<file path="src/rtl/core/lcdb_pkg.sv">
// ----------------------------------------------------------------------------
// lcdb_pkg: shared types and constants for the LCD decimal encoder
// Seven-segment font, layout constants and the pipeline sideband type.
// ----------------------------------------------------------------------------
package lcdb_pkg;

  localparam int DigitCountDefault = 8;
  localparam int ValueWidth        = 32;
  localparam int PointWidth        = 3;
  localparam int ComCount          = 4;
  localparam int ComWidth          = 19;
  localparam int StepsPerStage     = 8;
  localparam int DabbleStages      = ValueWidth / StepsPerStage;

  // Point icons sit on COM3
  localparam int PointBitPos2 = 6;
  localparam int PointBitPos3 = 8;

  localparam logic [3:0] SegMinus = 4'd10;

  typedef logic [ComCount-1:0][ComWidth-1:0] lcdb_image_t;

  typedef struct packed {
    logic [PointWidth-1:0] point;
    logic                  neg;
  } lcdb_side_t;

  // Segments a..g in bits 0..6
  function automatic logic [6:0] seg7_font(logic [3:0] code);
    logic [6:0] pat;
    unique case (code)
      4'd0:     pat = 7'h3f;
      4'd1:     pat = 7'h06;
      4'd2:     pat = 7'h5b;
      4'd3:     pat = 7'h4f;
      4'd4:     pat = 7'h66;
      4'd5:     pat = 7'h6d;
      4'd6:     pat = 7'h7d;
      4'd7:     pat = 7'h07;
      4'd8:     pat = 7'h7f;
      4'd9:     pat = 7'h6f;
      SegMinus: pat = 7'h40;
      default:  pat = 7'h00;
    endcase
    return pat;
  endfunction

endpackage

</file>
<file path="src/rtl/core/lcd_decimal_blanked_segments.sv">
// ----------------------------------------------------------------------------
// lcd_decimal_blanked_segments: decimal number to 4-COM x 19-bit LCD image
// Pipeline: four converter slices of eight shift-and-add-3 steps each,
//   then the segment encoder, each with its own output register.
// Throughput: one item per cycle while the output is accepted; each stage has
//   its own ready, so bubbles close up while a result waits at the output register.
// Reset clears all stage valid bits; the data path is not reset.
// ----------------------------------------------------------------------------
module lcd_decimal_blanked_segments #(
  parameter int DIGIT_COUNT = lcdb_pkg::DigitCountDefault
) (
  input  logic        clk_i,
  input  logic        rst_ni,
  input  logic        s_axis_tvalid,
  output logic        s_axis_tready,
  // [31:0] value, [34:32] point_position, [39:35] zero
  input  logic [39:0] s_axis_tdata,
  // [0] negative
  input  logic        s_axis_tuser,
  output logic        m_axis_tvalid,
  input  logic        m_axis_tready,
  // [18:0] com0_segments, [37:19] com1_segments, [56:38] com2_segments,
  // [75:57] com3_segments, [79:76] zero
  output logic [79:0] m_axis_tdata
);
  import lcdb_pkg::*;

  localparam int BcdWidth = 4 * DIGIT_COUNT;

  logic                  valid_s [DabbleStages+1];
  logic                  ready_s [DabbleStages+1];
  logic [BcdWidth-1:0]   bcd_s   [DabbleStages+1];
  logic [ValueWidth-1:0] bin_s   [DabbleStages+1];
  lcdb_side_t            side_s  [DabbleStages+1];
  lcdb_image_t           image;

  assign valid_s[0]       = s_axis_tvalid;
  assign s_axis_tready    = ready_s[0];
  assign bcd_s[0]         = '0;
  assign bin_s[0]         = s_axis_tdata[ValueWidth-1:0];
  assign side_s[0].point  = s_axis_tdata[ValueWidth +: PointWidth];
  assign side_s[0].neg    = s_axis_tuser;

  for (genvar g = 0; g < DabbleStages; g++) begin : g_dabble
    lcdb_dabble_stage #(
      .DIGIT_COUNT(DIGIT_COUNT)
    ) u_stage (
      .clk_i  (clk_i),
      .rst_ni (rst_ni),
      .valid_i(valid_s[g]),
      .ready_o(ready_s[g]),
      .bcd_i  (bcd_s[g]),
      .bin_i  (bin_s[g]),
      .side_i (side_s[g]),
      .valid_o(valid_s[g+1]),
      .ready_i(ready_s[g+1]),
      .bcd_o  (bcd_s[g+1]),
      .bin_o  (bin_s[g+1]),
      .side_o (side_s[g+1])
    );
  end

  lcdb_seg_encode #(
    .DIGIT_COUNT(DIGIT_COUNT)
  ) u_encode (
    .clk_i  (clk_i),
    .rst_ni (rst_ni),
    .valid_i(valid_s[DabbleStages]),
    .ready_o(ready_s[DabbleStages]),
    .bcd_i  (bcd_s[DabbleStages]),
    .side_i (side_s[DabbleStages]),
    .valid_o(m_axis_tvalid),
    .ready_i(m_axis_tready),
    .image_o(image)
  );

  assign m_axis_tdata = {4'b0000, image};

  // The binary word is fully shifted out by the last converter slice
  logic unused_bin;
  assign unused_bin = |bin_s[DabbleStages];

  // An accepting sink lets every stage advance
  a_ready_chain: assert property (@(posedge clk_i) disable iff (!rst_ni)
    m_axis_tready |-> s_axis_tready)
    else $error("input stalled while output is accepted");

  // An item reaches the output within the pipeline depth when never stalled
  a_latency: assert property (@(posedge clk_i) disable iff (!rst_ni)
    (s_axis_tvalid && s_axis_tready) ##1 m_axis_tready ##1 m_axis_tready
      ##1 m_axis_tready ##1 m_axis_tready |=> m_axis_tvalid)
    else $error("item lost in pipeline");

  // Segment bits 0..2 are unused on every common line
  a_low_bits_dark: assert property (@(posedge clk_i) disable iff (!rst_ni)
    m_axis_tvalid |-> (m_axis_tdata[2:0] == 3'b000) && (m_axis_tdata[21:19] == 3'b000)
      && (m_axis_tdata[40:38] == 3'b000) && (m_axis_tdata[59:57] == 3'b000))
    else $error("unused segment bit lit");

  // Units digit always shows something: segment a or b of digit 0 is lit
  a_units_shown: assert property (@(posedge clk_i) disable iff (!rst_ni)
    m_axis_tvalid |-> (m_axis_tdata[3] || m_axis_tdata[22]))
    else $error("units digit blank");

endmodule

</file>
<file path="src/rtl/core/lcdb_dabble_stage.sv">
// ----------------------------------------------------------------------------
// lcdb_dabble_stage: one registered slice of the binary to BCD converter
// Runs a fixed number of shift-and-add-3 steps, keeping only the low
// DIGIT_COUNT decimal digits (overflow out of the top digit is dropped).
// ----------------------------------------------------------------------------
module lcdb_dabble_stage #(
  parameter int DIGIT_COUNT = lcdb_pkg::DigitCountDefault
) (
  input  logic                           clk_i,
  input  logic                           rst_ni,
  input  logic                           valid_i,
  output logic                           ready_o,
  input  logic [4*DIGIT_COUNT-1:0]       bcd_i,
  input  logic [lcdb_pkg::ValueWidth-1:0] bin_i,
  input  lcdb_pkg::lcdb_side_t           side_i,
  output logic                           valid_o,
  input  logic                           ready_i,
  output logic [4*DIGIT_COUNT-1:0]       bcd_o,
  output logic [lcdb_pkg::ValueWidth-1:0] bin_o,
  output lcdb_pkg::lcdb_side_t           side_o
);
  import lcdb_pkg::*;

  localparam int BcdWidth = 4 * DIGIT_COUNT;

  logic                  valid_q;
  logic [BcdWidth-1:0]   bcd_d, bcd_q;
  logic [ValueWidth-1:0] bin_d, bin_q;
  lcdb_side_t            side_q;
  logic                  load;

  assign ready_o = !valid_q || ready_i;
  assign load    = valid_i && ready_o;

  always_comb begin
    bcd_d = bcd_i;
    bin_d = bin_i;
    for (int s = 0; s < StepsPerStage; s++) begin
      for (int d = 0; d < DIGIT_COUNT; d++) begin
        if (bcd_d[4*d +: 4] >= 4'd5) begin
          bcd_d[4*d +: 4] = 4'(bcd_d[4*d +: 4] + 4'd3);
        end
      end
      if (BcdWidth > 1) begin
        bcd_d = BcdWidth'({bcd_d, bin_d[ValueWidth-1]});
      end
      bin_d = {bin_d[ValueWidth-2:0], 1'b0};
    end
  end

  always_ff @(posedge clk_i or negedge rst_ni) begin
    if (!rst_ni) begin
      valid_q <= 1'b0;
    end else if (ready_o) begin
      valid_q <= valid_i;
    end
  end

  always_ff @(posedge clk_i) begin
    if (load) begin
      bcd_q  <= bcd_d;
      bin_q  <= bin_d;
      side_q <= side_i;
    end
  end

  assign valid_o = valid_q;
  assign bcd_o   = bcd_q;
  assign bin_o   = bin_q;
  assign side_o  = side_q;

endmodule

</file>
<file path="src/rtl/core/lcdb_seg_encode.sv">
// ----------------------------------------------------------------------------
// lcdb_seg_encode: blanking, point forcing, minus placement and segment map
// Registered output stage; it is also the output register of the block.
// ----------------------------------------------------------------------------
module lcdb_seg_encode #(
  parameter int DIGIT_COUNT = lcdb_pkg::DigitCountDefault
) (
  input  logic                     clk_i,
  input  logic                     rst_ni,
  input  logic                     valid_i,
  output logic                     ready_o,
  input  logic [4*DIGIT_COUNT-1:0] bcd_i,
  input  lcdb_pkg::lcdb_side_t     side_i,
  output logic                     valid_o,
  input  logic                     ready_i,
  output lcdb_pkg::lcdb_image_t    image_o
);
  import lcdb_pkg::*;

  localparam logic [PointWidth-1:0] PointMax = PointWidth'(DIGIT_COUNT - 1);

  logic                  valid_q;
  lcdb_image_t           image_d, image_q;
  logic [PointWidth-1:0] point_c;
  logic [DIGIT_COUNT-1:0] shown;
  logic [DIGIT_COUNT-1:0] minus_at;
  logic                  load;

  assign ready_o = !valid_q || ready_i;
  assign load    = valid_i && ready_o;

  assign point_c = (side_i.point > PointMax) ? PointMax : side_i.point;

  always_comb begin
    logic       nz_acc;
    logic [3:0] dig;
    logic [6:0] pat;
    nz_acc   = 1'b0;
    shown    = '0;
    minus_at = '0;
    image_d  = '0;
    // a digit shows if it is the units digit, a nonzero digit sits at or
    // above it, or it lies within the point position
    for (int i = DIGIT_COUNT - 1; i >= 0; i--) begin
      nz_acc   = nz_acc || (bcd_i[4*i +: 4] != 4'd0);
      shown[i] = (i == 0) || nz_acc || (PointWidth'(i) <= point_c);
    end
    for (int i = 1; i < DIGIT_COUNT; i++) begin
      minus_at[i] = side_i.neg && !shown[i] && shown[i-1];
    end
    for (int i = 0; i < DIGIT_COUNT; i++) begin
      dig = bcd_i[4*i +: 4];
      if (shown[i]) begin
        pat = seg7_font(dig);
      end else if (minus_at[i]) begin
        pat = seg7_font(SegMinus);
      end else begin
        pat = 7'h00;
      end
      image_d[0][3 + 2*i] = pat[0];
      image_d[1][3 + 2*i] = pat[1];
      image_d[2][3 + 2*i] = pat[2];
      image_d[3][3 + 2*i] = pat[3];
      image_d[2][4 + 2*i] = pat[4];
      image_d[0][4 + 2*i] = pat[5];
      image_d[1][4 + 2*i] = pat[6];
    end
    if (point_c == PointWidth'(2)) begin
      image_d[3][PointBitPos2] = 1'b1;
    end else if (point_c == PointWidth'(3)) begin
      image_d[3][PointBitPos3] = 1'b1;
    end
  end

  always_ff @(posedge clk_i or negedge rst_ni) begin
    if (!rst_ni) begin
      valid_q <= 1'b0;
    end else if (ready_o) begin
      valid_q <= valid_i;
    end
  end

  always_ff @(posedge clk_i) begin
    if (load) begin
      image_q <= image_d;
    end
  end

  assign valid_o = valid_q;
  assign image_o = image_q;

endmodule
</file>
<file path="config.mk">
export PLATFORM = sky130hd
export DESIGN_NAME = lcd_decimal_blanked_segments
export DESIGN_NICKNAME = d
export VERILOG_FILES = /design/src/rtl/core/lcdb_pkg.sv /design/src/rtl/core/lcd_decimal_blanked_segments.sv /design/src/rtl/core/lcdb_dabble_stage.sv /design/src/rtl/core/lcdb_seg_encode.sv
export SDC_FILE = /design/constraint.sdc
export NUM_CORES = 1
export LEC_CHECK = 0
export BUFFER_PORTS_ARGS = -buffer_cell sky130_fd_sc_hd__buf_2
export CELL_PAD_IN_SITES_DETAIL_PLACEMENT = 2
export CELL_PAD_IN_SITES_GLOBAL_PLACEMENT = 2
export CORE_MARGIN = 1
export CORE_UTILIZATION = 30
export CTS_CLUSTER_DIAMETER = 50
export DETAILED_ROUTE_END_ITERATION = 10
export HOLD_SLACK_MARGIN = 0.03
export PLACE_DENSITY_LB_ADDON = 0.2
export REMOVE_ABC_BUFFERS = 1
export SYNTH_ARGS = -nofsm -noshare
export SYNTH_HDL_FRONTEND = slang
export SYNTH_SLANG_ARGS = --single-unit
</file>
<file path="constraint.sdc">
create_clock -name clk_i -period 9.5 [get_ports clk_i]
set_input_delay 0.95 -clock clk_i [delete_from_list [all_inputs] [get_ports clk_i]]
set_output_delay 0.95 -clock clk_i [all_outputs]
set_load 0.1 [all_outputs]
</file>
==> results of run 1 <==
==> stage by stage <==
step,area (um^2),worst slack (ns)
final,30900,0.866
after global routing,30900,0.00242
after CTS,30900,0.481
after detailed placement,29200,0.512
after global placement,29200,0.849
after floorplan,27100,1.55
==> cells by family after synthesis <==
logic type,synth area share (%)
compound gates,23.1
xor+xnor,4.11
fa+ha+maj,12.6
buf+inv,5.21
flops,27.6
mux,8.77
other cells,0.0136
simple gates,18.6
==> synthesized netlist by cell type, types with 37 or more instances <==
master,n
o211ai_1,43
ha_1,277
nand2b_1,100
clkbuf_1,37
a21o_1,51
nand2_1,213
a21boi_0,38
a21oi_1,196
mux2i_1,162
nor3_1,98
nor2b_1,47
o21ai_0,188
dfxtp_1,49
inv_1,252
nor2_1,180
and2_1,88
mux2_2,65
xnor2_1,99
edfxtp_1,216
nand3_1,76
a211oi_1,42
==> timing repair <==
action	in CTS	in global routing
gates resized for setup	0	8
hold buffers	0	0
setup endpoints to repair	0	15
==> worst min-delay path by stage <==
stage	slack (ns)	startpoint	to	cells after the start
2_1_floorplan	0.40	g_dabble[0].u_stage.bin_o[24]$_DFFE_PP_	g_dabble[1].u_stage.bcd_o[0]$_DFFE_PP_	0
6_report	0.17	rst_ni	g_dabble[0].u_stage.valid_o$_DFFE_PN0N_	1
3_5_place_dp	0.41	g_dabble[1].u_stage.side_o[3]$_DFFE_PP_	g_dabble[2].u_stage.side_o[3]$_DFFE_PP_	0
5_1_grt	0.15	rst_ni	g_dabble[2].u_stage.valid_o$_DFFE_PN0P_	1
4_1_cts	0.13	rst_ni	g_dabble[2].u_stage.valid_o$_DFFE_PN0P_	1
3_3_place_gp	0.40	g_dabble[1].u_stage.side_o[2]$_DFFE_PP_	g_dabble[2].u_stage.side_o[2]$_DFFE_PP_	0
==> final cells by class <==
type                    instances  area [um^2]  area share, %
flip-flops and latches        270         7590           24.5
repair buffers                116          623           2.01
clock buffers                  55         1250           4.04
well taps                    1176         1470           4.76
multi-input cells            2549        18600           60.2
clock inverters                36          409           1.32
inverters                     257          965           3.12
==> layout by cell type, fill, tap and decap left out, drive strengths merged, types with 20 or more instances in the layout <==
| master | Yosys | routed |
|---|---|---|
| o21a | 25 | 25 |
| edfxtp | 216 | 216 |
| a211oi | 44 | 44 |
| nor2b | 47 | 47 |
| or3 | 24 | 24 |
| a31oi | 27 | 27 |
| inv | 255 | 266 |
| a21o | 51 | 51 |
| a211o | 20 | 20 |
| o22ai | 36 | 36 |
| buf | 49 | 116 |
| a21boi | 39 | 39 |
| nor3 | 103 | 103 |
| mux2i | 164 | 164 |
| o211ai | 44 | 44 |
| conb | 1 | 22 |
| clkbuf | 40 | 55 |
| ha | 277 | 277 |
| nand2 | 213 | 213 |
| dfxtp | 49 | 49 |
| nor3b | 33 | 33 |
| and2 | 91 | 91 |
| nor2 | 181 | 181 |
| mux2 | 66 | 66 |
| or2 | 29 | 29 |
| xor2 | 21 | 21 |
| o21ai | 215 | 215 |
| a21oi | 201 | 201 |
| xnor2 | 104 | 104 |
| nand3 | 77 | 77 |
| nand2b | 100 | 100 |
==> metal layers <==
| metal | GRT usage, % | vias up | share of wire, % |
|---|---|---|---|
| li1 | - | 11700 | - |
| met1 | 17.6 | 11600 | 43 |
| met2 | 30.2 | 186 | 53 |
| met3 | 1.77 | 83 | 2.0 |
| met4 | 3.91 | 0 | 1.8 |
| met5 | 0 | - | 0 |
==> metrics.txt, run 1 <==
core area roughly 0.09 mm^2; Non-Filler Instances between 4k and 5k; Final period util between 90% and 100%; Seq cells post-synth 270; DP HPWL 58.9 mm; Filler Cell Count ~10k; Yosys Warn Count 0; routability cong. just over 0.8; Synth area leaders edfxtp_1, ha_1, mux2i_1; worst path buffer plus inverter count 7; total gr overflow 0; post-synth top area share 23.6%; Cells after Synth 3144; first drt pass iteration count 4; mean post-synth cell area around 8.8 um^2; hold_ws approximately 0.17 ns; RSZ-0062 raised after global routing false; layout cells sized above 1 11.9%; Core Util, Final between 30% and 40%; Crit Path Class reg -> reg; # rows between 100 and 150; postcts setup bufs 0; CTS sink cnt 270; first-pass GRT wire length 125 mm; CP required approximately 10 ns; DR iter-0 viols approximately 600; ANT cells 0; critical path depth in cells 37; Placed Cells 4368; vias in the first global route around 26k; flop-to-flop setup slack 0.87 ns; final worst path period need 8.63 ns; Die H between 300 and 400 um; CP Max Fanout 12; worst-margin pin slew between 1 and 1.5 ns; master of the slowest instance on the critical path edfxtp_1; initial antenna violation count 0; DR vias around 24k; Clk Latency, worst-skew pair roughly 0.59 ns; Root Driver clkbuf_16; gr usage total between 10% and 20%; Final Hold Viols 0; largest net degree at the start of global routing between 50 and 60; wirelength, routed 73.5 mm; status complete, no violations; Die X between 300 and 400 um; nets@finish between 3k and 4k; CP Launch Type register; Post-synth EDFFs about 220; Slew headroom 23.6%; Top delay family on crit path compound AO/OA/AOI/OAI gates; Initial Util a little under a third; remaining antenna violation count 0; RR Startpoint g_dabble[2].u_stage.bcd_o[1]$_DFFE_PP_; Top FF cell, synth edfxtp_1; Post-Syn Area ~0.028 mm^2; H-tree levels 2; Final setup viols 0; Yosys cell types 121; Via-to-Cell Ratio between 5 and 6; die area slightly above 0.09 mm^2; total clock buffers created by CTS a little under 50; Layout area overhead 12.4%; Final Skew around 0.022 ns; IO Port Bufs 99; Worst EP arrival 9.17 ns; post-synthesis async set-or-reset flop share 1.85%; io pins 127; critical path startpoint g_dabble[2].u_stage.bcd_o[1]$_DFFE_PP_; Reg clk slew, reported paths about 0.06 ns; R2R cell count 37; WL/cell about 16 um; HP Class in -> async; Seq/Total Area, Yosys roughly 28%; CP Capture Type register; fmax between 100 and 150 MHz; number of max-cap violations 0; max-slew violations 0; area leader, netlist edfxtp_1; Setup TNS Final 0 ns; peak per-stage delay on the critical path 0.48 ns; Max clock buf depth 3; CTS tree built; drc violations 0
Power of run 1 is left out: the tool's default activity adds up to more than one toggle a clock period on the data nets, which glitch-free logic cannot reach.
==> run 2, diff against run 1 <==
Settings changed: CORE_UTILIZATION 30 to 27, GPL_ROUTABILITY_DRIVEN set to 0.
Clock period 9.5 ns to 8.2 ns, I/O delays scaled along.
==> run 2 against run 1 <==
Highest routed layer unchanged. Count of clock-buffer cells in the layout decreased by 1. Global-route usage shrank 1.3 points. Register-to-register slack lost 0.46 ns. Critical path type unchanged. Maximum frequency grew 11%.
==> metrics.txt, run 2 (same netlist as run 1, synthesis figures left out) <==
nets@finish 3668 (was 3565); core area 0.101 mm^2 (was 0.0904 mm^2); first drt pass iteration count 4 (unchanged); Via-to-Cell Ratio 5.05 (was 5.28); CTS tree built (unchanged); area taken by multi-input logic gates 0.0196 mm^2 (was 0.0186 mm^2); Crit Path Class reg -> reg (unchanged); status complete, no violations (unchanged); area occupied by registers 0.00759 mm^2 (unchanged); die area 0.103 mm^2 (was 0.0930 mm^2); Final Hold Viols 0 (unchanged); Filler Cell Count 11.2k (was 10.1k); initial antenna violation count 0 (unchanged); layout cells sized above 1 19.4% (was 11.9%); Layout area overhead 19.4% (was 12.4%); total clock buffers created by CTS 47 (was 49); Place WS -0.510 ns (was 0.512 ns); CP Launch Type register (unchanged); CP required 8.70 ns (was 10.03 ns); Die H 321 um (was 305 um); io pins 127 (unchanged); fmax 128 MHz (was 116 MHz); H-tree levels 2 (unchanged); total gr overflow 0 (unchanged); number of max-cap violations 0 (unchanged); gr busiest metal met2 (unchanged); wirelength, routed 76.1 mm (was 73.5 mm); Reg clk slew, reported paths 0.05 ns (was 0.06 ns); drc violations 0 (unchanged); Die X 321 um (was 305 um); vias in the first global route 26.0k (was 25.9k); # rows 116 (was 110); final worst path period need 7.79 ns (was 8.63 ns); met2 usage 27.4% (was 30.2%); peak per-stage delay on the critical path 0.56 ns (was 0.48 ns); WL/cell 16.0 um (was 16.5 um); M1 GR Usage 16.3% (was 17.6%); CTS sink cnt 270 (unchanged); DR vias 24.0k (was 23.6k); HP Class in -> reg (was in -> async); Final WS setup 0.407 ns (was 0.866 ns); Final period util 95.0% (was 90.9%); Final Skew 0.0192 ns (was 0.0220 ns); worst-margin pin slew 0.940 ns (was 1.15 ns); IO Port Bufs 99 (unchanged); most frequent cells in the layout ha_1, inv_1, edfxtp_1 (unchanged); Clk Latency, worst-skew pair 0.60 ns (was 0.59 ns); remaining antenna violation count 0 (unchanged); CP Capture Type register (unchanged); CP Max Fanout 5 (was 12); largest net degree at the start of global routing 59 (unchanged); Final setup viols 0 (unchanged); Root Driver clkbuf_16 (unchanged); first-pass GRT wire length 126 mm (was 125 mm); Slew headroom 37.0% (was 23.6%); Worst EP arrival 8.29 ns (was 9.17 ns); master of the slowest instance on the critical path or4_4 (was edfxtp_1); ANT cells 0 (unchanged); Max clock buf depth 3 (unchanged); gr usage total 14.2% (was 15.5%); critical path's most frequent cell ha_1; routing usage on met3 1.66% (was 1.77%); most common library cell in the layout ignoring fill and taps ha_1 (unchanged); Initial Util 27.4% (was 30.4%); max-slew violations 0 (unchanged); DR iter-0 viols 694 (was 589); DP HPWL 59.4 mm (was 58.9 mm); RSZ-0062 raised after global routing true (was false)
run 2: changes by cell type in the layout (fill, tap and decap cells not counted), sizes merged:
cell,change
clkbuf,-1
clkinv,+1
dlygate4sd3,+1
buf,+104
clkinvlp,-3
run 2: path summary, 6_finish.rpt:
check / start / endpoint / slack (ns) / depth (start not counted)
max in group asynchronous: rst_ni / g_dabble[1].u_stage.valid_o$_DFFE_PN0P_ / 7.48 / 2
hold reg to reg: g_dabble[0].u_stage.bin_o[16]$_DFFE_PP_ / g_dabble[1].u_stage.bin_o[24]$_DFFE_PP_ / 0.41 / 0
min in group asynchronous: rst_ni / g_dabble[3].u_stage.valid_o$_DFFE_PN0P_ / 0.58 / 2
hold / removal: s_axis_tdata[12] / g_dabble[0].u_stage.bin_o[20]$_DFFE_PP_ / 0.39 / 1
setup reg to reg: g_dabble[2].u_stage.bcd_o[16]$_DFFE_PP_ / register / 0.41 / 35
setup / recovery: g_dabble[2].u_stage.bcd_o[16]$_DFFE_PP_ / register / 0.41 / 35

^^^^^^^^^^^^^^^^

Taking the entries above, write out exactly the lines starting with the line containing "o211ai_1,43" and going on through the line containing "final cells by", both included, and nothing else.

o211ai_1,43
ha_1,277
nand2b_1,100
clkbuf_1,37
a21o_1,51
nand2_1,213
a21boi_0,38
a21oi_1,196
mux2i_1,162
nor3_1,98
nor2b_1,47
o21ai_0,188
dfxtp_1,49
inv_1,252
nor2_1,180
and2_1,88
mux2_2,65
xnor2_1,99
edfxtp_1,216
nand3_1,76
a211oi_1,42
==> timing repair <==
action	in CTS	in global routing
gates resized for setup	0	8
hold buffers	0	0
setup endpoints to repair	0	15
==> worst min-delay path by stage <==
stage	slack (ns)	startpoint	to	cells after the start
2_1_floorplan	0.40	g_dabble[0].u_stage.bin_o[24]$_DFFE_PP_	g_dabble[1].u_stage.bcd_o[0]$_DFFE_PP_	0
6_report	0.17	rst_ni	g_dabble[0].u_stage.valid_o$_DFFE_PN0N_	1
3_5_place_dp	0.41	g_dabble[1].u_stage.side_o[3]$_DFFE_PP_	g_dabble[2].u_stage.side_o[3]$_DFFE_PP_	0
5_1_grt	0.15	rst_ni	g_dabble[2].u_stage.valid_o$_DFFE_PN0P_	1
4_1_cts	0.13	rst_ni	g_dabble[2].u_stage.valid_o$_DFFE_PN0P_	1
3_3_place_gp	0.40	g_dabble[1].u_stage.side_o[2]$_DFFE_PP_	g_dabble[2].u_stage.side_o[2]$_DFFE_PP_	0
==> final cells by class <==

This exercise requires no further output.